▶ [Exercise prompt] From the entries that follow, reproduce exactly and only the lines from the line with "after detailed placement: state_q[1]" to the line with "localparam logic [15:0]", endpoints included.

▶ [Extracted records]
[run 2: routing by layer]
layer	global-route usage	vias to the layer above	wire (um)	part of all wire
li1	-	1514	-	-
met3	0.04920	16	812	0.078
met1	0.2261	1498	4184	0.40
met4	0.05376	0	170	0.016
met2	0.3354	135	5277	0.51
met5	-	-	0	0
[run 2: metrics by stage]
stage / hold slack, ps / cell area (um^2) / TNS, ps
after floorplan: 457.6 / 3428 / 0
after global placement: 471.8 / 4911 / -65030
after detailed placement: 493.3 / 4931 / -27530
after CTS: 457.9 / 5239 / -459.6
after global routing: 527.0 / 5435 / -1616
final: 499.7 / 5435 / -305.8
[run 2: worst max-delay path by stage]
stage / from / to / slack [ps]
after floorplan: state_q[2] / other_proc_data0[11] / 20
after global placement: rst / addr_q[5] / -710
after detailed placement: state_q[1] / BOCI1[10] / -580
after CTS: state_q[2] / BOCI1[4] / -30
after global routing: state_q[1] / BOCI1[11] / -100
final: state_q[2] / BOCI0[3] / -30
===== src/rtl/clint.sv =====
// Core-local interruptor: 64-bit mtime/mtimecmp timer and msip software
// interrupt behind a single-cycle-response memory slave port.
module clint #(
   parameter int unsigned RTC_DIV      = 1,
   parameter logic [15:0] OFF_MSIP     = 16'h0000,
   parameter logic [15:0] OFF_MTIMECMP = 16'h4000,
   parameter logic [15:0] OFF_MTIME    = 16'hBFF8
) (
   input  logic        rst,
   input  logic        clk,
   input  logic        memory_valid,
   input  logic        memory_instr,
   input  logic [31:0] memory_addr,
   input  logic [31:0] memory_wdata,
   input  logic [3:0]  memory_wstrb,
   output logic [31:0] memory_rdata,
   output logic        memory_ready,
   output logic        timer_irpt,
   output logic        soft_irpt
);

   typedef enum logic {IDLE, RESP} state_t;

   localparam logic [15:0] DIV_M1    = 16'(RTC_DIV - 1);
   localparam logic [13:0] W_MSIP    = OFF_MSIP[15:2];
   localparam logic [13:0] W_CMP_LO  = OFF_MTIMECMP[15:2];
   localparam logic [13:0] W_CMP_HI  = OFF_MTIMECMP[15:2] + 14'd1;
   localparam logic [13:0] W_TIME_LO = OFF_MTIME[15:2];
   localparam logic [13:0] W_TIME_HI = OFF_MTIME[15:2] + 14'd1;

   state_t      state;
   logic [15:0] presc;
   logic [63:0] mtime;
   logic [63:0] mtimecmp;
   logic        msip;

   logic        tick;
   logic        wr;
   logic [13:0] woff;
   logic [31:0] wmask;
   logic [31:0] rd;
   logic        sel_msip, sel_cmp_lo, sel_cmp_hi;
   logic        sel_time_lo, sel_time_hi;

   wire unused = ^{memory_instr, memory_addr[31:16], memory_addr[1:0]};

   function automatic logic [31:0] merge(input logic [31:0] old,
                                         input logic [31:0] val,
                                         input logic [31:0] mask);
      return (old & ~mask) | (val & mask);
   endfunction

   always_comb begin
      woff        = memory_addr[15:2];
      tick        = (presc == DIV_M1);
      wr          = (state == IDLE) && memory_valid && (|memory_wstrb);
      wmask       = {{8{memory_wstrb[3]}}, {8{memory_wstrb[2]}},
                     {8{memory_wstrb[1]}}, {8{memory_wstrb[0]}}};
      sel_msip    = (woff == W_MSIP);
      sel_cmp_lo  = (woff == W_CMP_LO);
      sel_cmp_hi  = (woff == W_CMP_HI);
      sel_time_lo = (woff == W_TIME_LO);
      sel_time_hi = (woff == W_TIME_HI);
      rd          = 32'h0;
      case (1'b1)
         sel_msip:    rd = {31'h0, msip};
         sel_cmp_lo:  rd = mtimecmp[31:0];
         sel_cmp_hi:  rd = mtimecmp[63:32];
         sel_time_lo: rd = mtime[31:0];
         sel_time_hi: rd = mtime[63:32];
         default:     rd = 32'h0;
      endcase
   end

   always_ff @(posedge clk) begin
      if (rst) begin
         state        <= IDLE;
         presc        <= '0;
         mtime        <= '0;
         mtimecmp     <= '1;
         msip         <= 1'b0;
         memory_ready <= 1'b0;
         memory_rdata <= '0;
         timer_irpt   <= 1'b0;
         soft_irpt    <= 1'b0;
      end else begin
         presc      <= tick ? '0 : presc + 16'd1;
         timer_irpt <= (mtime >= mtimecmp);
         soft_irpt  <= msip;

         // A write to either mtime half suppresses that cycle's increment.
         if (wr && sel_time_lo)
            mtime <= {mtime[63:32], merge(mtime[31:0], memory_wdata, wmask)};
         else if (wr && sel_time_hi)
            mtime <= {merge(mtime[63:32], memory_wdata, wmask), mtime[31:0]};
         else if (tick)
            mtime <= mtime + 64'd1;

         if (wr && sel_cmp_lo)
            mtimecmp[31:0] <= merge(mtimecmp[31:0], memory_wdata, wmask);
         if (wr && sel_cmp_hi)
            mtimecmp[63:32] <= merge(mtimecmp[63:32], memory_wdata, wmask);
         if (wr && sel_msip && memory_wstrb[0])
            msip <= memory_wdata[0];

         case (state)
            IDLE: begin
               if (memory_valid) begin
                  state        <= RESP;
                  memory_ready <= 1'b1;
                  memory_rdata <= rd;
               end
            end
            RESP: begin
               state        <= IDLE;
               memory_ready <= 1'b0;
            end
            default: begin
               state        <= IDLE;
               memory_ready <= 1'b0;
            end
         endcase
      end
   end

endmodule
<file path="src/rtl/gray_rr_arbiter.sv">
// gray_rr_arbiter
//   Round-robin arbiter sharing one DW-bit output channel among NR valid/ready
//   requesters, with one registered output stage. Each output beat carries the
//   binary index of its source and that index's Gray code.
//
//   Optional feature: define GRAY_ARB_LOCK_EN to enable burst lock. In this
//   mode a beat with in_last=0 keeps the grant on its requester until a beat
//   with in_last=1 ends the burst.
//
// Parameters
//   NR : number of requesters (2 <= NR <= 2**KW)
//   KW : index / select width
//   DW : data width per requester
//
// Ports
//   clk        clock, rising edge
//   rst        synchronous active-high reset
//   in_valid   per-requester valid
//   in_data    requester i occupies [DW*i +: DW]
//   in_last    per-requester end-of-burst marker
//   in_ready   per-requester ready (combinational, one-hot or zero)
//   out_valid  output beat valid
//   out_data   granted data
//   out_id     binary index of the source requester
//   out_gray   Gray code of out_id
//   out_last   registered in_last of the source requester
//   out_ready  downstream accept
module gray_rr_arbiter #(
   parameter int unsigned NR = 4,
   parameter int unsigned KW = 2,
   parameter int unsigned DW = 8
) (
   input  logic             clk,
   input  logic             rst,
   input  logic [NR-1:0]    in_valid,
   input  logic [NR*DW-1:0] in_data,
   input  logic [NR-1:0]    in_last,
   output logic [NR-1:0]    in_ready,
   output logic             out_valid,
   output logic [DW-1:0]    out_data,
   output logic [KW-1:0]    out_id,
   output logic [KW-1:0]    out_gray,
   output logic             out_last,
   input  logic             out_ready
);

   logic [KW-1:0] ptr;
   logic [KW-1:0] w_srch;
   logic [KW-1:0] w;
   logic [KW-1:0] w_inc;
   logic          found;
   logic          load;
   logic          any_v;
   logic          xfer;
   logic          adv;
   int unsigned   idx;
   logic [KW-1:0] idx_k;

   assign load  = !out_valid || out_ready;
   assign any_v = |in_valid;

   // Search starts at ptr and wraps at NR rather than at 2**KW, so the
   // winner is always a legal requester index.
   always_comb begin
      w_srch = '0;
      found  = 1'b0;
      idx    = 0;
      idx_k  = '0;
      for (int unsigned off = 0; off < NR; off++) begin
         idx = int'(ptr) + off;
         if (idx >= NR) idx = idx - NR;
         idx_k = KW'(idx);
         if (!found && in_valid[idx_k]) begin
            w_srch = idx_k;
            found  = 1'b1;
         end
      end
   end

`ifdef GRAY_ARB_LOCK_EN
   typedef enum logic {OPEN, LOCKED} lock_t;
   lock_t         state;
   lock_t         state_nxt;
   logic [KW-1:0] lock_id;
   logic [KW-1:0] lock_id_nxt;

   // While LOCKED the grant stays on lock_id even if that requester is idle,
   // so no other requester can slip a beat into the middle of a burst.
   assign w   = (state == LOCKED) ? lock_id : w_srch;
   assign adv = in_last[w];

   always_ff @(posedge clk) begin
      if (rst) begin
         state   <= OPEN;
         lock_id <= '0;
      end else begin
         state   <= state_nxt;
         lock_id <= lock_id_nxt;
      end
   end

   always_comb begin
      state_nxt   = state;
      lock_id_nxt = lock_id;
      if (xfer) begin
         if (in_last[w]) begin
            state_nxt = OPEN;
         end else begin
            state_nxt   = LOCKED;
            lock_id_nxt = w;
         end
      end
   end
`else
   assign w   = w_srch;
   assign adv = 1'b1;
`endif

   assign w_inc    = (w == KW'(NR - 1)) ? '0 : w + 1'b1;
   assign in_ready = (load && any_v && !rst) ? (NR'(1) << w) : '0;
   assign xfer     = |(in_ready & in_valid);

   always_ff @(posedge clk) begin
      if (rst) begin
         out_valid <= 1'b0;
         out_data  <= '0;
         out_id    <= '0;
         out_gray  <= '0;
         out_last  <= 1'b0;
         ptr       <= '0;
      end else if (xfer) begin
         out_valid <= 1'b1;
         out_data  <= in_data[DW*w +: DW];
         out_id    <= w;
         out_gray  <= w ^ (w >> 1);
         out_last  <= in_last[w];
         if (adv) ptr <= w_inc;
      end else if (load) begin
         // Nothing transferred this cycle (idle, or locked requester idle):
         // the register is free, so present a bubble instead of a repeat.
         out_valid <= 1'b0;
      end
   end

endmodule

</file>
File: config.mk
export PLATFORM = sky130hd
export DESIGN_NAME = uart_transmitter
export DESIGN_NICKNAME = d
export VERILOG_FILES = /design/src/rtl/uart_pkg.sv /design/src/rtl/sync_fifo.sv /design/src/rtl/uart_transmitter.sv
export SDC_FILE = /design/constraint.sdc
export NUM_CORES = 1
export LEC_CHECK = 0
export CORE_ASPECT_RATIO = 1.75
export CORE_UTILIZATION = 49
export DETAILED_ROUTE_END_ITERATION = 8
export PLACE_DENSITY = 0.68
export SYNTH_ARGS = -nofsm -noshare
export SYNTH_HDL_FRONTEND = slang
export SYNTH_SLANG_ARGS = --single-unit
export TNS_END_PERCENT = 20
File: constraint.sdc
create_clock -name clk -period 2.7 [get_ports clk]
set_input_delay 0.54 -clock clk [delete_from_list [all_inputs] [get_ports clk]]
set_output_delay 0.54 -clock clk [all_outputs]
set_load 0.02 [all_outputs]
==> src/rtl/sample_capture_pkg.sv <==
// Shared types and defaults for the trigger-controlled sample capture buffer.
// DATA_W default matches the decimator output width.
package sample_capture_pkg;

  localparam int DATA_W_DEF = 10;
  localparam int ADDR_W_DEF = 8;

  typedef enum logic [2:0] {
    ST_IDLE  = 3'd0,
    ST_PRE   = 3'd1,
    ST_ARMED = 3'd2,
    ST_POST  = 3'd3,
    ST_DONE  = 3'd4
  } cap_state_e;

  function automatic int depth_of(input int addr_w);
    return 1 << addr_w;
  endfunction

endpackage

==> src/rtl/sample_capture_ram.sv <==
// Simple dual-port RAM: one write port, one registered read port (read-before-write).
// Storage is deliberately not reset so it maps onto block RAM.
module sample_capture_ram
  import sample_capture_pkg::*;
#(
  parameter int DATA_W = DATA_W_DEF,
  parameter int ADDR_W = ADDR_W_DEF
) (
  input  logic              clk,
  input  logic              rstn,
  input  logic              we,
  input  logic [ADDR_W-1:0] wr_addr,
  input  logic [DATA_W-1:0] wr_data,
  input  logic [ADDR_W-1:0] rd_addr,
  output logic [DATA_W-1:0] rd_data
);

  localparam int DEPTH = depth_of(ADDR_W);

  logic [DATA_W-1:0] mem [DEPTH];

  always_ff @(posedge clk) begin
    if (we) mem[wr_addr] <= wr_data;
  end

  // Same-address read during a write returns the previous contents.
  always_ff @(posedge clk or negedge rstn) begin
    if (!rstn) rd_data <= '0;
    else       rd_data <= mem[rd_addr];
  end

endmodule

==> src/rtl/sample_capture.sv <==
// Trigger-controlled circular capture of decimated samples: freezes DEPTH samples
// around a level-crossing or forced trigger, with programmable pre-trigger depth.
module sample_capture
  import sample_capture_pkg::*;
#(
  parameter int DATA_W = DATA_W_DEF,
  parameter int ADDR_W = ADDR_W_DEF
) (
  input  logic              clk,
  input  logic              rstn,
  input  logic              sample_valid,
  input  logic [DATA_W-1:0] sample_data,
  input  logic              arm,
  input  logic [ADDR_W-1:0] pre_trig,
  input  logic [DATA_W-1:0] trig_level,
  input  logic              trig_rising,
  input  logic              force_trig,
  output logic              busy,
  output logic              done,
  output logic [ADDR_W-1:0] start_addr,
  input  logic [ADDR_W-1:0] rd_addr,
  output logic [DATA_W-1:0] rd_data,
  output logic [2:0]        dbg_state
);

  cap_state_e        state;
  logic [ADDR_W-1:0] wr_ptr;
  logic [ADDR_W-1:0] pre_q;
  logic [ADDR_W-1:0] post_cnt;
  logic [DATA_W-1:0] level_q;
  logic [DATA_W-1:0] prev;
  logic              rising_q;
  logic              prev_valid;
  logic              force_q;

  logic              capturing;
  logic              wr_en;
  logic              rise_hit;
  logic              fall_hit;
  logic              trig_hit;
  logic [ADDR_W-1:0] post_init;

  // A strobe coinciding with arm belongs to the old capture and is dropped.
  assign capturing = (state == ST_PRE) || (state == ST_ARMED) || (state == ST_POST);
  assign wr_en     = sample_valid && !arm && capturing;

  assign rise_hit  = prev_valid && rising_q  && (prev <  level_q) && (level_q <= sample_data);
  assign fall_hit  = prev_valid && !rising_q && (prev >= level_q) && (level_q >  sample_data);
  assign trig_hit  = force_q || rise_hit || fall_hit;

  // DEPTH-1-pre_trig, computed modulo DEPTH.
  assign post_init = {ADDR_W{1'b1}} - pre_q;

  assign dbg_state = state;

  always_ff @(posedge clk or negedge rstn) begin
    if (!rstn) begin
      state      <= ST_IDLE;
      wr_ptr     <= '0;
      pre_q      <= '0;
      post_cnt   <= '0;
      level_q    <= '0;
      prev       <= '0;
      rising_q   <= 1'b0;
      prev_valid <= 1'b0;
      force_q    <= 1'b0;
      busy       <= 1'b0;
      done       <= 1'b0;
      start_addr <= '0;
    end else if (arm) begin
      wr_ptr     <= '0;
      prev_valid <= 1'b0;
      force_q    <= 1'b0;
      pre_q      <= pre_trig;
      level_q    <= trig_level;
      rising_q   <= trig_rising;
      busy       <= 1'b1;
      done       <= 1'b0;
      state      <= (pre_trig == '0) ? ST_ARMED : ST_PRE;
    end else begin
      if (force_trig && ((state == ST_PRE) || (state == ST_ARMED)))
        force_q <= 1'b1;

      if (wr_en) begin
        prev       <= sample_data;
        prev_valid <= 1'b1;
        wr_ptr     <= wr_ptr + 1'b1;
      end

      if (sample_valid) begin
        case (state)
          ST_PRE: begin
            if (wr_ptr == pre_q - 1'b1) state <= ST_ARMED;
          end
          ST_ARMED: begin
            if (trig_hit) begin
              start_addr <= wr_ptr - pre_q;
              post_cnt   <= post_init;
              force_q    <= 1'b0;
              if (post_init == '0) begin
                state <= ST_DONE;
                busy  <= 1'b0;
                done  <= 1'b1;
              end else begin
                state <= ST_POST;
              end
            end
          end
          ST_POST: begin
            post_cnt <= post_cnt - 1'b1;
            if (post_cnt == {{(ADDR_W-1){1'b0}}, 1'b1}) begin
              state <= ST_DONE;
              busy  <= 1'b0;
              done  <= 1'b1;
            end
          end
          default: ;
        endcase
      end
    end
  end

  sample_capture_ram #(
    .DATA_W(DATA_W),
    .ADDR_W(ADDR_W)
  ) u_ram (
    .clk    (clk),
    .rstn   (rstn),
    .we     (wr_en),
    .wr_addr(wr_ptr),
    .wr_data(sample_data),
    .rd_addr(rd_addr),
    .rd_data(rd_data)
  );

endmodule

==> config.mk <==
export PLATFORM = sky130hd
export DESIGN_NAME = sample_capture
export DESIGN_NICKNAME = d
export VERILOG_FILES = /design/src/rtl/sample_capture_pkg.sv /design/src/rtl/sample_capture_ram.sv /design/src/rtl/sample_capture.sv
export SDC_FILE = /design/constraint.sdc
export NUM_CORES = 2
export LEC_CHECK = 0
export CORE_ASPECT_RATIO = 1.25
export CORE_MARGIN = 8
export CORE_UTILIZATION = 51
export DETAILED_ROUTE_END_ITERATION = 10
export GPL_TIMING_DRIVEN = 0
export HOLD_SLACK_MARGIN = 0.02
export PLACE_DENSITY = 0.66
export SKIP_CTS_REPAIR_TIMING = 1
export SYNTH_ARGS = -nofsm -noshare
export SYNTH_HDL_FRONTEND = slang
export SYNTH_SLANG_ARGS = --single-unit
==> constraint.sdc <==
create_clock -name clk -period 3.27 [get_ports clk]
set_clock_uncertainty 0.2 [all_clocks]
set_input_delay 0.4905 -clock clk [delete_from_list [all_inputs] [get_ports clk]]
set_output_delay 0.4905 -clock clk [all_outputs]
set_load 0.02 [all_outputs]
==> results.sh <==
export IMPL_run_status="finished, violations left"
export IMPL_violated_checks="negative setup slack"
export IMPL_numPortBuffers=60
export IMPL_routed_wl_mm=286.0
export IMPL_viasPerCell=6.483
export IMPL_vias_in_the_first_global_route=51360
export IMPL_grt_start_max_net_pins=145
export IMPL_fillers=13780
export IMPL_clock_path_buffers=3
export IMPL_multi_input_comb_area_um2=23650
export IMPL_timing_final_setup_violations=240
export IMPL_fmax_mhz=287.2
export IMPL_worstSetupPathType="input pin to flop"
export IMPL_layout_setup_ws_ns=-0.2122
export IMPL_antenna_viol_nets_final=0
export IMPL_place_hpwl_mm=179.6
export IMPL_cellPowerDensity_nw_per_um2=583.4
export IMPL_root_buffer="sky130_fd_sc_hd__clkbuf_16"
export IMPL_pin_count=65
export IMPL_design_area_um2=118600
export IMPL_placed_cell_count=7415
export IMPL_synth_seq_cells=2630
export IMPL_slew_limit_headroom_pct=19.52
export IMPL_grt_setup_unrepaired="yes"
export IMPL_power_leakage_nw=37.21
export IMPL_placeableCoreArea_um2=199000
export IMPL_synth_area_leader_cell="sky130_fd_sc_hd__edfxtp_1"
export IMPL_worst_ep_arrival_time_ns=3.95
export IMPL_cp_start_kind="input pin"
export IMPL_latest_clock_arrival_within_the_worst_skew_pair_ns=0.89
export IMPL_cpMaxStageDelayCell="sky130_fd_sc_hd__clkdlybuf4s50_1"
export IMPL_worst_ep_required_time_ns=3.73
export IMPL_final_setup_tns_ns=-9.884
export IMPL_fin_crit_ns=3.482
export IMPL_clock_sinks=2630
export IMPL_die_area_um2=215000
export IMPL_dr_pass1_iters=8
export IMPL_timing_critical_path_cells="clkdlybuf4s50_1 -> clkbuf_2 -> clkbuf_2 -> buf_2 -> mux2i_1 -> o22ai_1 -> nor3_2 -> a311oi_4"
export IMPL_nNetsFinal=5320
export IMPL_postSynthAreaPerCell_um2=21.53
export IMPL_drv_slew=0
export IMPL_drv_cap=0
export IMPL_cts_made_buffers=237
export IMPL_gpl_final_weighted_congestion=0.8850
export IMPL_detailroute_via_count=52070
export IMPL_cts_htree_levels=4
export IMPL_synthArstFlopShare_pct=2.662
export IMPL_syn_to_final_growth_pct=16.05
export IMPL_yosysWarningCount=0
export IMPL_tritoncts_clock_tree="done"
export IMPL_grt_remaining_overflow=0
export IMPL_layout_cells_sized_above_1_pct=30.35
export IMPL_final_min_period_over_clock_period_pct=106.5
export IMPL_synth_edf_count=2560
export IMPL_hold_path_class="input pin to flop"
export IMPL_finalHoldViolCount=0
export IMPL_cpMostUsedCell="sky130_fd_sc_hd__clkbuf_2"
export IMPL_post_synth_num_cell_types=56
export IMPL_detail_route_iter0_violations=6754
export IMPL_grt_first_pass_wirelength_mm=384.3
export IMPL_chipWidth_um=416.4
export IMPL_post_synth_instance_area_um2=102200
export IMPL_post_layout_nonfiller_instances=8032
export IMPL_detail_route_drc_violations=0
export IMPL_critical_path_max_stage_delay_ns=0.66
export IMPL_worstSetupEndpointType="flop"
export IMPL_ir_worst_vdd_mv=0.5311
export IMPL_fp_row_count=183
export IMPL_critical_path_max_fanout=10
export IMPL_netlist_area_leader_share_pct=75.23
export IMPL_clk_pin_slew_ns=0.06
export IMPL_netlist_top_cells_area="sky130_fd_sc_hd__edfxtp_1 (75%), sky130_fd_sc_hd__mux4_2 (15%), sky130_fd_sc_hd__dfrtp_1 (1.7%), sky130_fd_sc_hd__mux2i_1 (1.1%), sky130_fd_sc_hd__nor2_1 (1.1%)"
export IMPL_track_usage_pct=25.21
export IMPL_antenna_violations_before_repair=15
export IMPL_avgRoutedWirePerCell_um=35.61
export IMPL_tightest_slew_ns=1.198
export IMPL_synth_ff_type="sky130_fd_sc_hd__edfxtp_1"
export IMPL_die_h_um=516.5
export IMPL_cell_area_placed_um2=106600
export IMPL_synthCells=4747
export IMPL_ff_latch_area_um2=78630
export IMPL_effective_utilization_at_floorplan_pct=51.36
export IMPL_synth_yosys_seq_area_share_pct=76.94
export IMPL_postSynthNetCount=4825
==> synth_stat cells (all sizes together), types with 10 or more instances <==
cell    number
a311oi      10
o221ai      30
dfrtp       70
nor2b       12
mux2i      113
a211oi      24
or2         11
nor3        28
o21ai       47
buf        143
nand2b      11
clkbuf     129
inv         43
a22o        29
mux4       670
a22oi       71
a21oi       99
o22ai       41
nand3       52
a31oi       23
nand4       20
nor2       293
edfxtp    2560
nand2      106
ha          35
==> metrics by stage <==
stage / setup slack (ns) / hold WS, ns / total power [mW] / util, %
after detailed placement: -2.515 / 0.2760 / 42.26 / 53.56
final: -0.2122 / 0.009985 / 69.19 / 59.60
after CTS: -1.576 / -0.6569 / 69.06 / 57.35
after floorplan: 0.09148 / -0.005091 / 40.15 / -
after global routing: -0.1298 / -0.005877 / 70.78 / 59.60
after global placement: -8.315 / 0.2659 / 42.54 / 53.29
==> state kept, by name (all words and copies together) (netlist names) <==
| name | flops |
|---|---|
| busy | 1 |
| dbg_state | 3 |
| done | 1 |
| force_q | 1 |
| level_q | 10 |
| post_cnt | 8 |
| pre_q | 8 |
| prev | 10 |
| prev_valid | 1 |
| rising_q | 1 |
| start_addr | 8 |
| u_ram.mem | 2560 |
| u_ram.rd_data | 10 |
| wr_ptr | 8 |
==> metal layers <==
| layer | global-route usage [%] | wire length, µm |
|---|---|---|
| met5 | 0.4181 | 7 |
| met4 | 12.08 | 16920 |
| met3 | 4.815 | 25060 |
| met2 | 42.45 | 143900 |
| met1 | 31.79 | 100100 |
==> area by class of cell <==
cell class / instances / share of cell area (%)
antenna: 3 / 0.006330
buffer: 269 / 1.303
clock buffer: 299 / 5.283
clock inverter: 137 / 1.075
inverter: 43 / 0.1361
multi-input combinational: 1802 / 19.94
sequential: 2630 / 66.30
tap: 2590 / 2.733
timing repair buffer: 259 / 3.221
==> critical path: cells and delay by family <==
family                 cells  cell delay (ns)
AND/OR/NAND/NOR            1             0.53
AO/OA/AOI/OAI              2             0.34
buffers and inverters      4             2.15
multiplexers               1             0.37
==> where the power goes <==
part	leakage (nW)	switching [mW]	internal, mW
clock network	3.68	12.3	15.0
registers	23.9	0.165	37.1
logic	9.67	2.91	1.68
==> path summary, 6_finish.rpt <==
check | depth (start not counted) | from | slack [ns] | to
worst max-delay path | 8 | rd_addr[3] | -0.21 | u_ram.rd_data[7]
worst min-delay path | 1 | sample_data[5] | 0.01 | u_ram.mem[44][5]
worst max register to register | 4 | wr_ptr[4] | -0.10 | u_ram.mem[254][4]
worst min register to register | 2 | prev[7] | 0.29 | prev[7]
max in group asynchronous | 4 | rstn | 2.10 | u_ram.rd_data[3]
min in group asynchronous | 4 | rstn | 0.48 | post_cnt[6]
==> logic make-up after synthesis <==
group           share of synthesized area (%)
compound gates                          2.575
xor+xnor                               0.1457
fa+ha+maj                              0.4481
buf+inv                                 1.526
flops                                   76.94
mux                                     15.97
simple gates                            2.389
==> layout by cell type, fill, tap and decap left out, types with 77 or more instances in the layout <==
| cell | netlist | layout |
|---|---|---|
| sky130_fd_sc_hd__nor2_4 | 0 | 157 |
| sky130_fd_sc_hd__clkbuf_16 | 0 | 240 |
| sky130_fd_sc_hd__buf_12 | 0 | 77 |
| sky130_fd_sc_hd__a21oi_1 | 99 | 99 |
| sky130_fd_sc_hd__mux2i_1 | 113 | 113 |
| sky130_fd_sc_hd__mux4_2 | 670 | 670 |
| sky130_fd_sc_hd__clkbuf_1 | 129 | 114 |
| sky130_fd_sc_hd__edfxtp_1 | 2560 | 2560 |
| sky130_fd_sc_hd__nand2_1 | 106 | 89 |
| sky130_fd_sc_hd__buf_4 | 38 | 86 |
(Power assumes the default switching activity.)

▶ [Answer area]
after detailed placement: state_q[1] / BOCI1[10] / -580
after CTS: state_q[2] / BOCI1[4] / -30
after global routing: state_q[1] / BOCI1[11] / -100
final: state_q[2] / BOCI0[3] / -30
===== src/rtl/clint.sv =====
// Core-local interruptor: 64-bit mtime/mtimecmp timer and msip software
// interrupt behind a single-cycle-response memory slave port.
module clint #(
   parameter int unsigned RTC_DIV      = 1,
   parameter logic [15:0] OFF_MSIP     = 16'h0000,
   parameter logic [15:0] OFF_MTIMECMP = 16'h4000,
   parameter logic [15:0] OFF_MTIME    = 16'hBFF8
) (
   input  logic        rst,
   input  logic        clk,
   input  logic        memory_valid,
   input  logic        memory_instr,
   input  logic [31:0] memory_addr,
   input  logic [31:0] memory_wdata,
   input  logic [3:0]  memory_wstrb,
   output logic [31:0] memory_rdata,
   output logic        memory_ready,
   output logic        timer_irpt,
   output logic        soft_irpt
);

   typedef enum logic {IDLE, RESP} state_t;

   localparam logic [15:0] DIV_M1    = 16'(RTC_DIV - 1);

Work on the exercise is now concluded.